### TASK TO CARRY OUT
Although the data below holds other lines too, output only those from the line with "or3_1 | 31 |" up to and including the line with "inv_1 | 313 |", exactly as they appear.
++++++++++
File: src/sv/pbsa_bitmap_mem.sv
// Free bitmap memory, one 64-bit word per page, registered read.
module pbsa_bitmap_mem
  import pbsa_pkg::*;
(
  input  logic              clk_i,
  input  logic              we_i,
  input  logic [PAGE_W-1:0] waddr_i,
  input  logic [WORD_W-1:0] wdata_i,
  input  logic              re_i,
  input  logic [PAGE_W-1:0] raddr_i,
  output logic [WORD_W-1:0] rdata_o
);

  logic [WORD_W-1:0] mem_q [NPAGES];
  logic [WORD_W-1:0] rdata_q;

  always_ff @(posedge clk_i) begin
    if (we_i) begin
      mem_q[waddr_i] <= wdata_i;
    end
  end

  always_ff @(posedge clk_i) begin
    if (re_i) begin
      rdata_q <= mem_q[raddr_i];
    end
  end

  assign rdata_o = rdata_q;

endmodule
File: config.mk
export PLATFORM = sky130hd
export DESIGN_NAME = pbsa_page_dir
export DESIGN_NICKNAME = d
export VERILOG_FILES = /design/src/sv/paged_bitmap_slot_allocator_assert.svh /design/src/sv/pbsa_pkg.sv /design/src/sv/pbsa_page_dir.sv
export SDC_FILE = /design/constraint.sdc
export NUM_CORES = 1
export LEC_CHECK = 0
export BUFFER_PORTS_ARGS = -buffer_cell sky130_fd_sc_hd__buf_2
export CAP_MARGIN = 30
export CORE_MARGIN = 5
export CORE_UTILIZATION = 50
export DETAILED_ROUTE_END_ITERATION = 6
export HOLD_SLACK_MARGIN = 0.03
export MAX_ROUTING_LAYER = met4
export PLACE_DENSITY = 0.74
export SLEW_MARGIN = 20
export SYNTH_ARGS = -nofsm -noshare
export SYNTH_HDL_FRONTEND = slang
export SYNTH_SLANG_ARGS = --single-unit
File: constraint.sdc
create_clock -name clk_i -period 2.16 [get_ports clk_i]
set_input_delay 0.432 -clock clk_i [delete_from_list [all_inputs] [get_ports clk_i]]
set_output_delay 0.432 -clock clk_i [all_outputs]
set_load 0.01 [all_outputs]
++++++++++
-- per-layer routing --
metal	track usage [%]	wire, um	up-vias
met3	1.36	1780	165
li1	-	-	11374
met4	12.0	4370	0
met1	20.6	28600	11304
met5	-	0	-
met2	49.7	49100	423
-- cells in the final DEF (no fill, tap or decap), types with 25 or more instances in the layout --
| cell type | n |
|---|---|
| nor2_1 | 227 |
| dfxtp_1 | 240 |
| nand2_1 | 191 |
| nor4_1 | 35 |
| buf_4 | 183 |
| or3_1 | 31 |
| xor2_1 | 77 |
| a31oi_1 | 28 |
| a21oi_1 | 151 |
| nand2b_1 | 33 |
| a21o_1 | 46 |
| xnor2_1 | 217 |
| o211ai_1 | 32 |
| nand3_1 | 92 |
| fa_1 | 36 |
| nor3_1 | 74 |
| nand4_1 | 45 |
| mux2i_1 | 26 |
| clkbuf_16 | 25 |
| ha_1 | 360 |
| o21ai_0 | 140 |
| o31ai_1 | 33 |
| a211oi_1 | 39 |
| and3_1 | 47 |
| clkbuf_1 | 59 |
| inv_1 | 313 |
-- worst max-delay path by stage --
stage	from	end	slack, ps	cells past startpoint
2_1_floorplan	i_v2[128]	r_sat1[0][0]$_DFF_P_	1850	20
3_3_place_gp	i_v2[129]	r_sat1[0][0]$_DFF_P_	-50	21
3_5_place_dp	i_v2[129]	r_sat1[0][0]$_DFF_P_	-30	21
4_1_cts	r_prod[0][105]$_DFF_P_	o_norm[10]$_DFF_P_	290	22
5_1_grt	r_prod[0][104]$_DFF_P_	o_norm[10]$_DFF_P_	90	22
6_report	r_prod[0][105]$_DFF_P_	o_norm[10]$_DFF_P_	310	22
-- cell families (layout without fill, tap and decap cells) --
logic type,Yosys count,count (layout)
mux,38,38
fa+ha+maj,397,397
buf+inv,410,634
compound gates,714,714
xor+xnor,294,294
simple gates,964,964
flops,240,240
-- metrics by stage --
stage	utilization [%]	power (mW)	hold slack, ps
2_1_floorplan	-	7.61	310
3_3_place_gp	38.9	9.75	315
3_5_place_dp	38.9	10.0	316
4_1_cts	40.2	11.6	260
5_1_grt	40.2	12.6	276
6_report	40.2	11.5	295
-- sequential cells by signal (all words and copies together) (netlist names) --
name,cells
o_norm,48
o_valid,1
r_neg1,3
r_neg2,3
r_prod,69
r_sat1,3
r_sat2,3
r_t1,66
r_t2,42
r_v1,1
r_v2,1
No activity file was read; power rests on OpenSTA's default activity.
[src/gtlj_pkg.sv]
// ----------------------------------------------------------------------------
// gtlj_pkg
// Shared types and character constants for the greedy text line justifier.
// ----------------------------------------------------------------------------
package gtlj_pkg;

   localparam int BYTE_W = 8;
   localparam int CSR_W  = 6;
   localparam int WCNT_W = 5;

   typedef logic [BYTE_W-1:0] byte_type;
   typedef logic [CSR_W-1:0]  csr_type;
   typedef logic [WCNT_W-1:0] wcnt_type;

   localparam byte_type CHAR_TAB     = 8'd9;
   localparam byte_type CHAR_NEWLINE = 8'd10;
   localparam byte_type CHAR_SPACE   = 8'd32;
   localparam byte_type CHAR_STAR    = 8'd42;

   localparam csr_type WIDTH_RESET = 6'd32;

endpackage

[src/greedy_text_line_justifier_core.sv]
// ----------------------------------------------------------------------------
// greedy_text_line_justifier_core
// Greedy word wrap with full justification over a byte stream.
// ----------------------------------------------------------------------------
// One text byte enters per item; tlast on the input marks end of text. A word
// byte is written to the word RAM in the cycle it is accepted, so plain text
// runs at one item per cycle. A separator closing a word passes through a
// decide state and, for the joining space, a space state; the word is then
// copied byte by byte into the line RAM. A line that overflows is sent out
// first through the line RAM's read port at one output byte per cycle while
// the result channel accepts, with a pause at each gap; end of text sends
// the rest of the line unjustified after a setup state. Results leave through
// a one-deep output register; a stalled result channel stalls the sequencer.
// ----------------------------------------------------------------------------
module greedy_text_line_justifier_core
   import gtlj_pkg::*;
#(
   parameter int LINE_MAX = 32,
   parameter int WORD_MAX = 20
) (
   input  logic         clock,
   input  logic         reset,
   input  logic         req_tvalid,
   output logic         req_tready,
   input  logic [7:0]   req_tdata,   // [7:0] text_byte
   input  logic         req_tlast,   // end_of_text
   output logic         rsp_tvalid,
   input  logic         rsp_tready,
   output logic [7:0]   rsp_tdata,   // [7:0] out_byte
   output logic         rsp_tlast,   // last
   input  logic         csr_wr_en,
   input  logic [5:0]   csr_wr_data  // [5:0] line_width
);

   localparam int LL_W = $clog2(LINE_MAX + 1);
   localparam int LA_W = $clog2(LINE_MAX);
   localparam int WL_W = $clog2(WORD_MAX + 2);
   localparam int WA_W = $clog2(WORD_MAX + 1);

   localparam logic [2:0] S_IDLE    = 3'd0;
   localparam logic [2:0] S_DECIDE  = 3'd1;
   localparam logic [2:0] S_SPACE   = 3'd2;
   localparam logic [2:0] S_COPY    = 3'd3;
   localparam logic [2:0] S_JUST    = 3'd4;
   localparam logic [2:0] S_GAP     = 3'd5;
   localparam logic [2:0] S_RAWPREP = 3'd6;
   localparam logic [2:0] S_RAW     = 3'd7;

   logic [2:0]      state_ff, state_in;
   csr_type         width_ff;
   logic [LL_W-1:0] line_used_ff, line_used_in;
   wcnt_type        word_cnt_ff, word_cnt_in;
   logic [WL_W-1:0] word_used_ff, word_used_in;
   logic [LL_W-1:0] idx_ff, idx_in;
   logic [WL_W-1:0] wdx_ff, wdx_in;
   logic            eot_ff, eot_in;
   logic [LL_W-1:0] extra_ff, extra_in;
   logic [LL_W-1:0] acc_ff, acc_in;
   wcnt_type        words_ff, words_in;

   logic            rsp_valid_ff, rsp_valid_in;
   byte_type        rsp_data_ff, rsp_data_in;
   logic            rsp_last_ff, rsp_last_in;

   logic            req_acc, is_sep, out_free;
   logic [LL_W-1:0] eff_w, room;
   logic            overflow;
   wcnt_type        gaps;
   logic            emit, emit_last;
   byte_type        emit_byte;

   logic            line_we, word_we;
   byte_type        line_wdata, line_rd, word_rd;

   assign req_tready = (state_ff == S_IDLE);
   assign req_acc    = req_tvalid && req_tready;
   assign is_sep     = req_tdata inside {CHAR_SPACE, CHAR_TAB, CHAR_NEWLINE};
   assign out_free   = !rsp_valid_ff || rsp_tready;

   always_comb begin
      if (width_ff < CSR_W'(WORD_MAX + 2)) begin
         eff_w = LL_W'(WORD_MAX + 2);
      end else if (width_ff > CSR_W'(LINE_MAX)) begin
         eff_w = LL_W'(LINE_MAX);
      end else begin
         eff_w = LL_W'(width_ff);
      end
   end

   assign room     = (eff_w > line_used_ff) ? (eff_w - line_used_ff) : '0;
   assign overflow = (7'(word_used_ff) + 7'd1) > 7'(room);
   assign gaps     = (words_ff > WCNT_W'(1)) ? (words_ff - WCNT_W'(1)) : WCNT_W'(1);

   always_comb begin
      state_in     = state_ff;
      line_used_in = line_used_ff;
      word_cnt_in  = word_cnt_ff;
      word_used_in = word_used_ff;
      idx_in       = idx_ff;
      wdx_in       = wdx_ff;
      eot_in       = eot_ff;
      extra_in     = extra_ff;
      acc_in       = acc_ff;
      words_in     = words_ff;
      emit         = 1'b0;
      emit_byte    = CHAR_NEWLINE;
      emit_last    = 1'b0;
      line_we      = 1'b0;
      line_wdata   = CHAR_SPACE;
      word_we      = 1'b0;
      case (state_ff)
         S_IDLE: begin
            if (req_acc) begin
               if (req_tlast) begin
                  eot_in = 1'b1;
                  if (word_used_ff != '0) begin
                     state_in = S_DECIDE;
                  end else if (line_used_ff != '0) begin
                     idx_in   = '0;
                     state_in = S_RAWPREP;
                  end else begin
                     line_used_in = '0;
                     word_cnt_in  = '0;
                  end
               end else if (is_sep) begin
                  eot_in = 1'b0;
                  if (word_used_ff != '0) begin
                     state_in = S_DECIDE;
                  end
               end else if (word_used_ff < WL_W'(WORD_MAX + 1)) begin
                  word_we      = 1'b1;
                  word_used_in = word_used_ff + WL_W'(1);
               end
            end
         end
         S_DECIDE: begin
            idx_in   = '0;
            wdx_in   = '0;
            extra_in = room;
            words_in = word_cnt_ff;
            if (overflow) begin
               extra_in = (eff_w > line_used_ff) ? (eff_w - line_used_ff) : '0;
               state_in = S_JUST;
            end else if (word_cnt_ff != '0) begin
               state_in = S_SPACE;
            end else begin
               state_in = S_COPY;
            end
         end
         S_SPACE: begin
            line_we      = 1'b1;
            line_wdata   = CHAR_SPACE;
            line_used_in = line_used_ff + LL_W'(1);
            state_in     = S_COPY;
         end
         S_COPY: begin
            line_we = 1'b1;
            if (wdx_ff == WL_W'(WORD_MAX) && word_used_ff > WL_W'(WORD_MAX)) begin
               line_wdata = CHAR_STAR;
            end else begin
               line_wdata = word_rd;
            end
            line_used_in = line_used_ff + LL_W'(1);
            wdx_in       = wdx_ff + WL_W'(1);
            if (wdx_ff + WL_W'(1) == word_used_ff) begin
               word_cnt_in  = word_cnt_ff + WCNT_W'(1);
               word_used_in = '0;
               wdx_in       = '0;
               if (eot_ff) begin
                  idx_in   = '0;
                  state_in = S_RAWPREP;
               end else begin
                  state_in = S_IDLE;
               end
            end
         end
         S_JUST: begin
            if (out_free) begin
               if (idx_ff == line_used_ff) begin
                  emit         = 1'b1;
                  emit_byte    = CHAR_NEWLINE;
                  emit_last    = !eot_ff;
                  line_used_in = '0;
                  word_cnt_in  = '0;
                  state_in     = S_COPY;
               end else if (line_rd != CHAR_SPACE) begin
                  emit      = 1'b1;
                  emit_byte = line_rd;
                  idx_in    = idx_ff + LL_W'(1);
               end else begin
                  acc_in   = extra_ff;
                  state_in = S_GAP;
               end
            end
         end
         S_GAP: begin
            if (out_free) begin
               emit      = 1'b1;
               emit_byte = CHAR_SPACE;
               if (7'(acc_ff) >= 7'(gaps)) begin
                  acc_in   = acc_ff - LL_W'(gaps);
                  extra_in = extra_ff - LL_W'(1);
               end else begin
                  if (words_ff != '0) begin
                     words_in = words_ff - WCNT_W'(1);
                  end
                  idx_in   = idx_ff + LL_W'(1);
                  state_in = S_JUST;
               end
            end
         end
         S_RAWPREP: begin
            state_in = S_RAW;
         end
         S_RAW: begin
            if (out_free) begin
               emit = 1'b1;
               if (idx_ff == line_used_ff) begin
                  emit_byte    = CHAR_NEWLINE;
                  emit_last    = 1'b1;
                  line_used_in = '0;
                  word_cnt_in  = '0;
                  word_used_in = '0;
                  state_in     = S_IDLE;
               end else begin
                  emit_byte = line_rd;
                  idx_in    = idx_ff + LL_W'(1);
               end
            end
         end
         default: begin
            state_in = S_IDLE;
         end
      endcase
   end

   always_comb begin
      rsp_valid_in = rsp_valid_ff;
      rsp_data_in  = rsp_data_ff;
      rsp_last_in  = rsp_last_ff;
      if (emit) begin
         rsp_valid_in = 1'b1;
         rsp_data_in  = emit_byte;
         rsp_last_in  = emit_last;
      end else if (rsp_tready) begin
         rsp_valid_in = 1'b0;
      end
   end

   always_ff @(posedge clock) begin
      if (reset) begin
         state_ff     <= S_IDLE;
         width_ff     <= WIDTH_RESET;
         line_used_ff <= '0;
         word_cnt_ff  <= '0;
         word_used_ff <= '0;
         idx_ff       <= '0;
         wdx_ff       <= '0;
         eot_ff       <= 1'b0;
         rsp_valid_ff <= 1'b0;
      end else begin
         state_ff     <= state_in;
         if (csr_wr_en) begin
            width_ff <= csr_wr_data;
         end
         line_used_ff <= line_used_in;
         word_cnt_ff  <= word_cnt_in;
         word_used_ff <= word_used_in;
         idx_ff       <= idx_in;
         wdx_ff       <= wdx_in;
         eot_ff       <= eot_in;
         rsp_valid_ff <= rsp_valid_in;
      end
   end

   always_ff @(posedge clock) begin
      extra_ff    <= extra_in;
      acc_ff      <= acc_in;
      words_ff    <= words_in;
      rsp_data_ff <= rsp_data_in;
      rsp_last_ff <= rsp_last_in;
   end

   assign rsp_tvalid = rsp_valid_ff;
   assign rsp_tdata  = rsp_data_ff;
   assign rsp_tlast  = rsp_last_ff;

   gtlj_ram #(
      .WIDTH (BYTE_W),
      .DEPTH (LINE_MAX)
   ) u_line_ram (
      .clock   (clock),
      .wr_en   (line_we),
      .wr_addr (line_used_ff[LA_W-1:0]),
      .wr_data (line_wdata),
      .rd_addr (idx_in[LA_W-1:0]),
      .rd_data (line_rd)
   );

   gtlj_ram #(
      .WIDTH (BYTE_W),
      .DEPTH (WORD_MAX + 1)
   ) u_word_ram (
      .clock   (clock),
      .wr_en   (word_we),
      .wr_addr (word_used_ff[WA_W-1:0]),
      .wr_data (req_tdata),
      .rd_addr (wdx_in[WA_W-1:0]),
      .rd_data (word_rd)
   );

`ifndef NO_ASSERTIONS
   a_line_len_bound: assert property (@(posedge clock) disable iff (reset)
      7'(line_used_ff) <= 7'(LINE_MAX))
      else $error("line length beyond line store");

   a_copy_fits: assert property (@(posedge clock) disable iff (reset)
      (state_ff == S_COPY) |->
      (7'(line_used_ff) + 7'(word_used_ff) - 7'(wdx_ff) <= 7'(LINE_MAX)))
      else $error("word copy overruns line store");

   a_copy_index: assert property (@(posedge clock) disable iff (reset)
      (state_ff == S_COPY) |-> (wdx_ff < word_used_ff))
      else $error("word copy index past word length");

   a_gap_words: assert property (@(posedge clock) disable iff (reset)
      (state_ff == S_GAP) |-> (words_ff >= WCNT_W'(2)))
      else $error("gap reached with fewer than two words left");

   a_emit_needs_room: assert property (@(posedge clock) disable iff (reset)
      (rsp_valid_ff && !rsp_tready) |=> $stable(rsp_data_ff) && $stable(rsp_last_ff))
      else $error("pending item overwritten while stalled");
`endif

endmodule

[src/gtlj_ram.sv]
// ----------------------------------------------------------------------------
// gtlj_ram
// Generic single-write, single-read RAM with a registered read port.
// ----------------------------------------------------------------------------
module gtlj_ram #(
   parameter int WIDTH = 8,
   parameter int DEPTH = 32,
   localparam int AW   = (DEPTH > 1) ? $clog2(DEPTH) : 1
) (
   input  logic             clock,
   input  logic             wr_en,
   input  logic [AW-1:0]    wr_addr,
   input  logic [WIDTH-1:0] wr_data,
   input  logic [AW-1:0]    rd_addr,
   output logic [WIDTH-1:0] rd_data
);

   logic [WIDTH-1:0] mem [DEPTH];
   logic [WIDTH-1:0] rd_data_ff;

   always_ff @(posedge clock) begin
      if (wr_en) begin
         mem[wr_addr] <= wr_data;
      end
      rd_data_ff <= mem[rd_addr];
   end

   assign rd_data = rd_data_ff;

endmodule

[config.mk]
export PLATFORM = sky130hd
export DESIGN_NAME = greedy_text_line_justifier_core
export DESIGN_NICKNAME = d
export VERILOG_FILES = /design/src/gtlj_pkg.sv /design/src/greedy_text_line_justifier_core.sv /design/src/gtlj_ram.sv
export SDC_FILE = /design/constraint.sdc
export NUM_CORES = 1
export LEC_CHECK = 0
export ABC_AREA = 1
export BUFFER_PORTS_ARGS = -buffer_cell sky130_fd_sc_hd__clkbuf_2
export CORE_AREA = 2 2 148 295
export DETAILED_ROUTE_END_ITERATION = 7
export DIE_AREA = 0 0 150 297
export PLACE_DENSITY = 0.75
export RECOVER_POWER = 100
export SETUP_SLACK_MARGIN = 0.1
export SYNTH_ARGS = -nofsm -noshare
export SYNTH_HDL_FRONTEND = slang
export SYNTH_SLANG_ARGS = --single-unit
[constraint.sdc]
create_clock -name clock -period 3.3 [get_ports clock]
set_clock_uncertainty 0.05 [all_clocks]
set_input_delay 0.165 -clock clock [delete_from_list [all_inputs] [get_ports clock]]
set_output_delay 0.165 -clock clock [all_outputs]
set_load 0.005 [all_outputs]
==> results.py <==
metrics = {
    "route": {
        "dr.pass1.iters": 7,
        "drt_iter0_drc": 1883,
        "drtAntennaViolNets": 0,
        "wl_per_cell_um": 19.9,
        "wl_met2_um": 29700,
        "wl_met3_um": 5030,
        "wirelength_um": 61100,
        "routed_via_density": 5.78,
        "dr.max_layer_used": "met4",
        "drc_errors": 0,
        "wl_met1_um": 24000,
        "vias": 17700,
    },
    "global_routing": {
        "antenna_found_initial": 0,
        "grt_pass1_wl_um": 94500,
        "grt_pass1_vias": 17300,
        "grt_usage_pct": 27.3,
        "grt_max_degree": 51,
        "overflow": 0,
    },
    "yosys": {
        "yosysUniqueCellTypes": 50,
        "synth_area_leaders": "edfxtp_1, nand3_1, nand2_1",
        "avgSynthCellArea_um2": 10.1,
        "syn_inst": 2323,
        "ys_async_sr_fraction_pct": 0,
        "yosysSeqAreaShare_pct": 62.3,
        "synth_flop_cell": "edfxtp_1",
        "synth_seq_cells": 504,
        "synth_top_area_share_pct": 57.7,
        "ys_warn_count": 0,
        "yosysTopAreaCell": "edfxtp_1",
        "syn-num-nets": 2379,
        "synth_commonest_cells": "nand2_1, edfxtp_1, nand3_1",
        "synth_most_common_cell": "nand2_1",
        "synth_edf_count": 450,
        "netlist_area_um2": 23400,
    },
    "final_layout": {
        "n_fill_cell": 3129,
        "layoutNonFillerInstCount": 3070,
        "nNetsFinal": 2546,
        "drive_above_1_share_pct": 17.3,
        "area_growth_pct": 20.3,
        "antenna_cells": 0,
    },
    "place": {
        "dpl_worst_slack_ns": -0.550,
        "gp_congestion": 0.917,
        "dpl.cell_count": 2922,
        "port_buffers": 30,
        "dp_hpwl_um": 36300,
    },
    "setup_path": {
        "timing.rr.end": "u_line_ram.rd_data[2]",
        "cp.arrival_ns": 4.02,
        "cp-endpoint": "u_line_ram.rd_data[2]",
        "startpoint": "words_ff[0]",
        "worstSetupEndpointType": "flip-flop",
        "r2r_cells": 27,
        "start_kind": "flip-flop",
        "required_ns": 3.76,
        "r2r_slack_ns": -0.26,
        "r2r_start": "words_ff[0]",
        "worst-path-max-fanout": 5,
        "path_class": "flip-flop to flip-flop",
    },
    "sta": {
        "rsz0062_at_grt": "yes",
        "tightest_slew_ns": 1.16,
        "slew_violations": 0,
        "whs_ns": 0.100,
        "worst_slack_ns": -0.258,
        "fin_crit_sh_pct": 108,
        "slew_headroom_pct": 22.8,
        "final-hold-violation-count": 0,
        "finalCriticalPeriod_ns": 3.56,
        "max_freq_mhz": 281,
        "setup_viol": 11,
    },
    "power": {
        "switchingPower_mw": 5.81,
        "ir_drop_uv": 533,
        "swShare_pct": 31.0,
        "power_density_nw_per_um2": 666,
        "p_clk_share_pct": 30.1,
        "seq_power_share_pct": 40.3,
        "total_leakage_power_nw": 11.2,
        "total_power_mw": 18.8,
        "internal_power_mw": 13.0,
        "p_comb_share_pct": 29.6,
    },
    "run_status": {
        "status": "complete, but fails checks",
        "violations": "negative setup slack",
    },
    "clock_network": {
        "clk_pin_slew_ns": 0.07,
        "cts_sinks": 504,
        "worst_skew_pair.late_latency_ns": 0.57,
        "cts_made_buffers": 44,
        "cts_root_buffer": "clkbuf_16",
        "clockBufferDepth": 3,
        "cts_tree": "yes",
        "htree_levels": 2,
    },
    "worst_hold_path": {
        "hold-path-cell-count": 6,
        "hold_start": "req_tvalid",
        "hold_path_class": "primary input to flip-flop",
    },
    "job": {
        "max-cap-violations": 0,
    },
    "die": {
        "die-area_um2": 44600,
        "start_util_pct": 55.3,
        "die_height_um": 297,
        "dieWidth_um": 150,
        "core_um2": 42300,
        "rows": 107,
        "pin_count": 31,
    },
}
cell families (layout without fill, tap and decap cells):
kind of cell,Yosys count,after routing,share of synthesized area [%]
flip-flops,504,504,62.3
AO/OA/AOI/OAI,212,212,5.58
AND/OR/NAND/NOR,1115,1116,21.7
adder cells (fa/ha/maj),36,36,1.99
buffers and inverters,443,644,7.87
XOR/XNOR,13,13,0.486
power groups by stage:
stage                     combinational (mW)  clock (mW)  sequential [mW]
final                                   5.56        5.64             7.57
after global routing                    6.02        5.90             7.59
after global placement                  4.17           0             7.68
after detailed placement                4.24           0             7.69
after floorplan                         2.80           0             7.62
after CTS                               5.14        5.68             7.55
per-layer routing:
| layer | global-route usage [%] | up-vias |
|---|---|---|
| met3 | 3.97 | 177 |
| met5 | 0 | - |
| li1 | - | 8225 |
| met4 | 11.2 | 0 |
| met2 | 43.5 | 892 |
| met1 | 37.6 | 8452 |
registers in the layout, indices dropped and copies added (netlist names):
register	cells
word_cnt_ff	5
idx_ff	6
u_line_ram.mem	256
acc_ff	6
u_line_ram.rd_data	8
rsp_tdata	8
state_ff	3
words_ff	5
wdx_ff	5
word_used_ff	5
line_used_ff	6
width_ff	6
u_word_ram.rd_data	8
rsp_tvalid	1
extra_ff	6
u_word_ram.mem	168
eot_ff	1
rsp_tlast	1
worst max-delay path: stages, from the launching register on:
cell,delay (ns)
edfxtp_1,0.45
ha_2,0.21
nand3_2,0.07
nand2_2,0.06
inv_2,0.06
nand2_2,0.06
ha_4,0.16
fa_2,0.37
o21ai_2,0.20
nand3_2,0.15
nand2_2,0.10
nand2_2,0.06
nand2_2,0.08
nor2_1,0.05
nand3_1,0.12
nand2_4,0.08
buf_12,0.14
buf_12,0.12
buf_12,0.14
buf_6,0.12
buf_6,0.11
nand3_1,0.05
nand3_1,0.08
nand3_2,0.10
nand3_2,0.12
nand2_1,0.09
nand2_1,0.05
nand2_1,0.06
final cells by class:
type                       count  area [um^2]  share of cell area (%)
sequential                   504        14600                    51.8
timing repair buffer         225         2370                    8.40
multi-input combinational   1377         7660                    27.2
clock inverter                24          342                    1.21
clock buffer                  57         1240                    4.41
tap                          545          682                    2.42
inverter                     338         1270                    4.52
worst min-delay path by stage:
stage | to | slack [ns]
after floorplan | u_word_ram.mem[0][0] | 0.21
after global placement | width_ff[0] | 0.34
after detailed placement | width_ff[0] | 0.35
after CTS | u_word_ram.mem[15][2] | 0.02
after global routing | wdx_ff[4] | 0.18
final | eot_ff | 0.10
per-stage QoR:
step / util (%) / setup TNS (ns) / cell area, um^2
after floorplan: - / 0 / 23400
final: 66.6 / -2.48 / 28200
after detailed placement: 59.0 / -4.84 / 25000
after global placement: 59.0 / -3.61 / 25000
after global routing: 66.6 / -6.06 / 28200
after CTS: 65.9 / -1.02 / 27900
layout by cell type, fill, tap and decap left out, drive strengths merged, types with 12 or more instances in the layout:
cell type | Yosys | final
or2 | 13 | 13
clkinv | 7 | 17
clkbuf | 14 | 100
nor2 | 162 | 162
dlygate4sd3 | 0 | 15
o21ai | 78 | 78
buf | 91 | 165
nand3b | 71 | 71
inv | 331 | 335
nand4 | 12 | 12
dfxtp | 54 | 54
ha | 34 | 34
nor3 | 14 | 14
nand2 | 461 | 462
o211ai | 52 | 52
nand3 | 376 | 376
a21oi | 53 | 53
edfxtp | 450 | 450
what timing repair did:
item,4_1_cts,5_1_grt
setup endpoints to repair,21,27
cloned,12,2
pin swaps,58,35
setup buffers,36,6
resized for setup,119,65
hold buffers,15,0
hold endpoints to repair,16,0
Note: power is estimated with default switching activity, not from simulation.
++++++++++
### TASK OUTPUT
| or3_1 | 31 |
| xor2_1 | 77 |
| a31oi_1 | 28 |
| a21oi_1 | 151 |
| nand2b_1 | 33 |
| a21o_1 | 46 |
| xnor2_1 | 217 |
| o211ai_1 | 32 |
| nand3_1 | 92 |
| fa_1 | 36 |
| nor3_1 | 74 |
| nand4_1 | 45 |
| mux2i_1 | 26 |
| clkbuf_16 | 25 |
| ha_1 | 360 |
| o21ai_0 | 140 |
| o31ai_1 | 33 |
| a211oi_1 | 39 |
| and3_1 | 47 |
| clkbuf_1 | 59 |
| inv_1 | 313 |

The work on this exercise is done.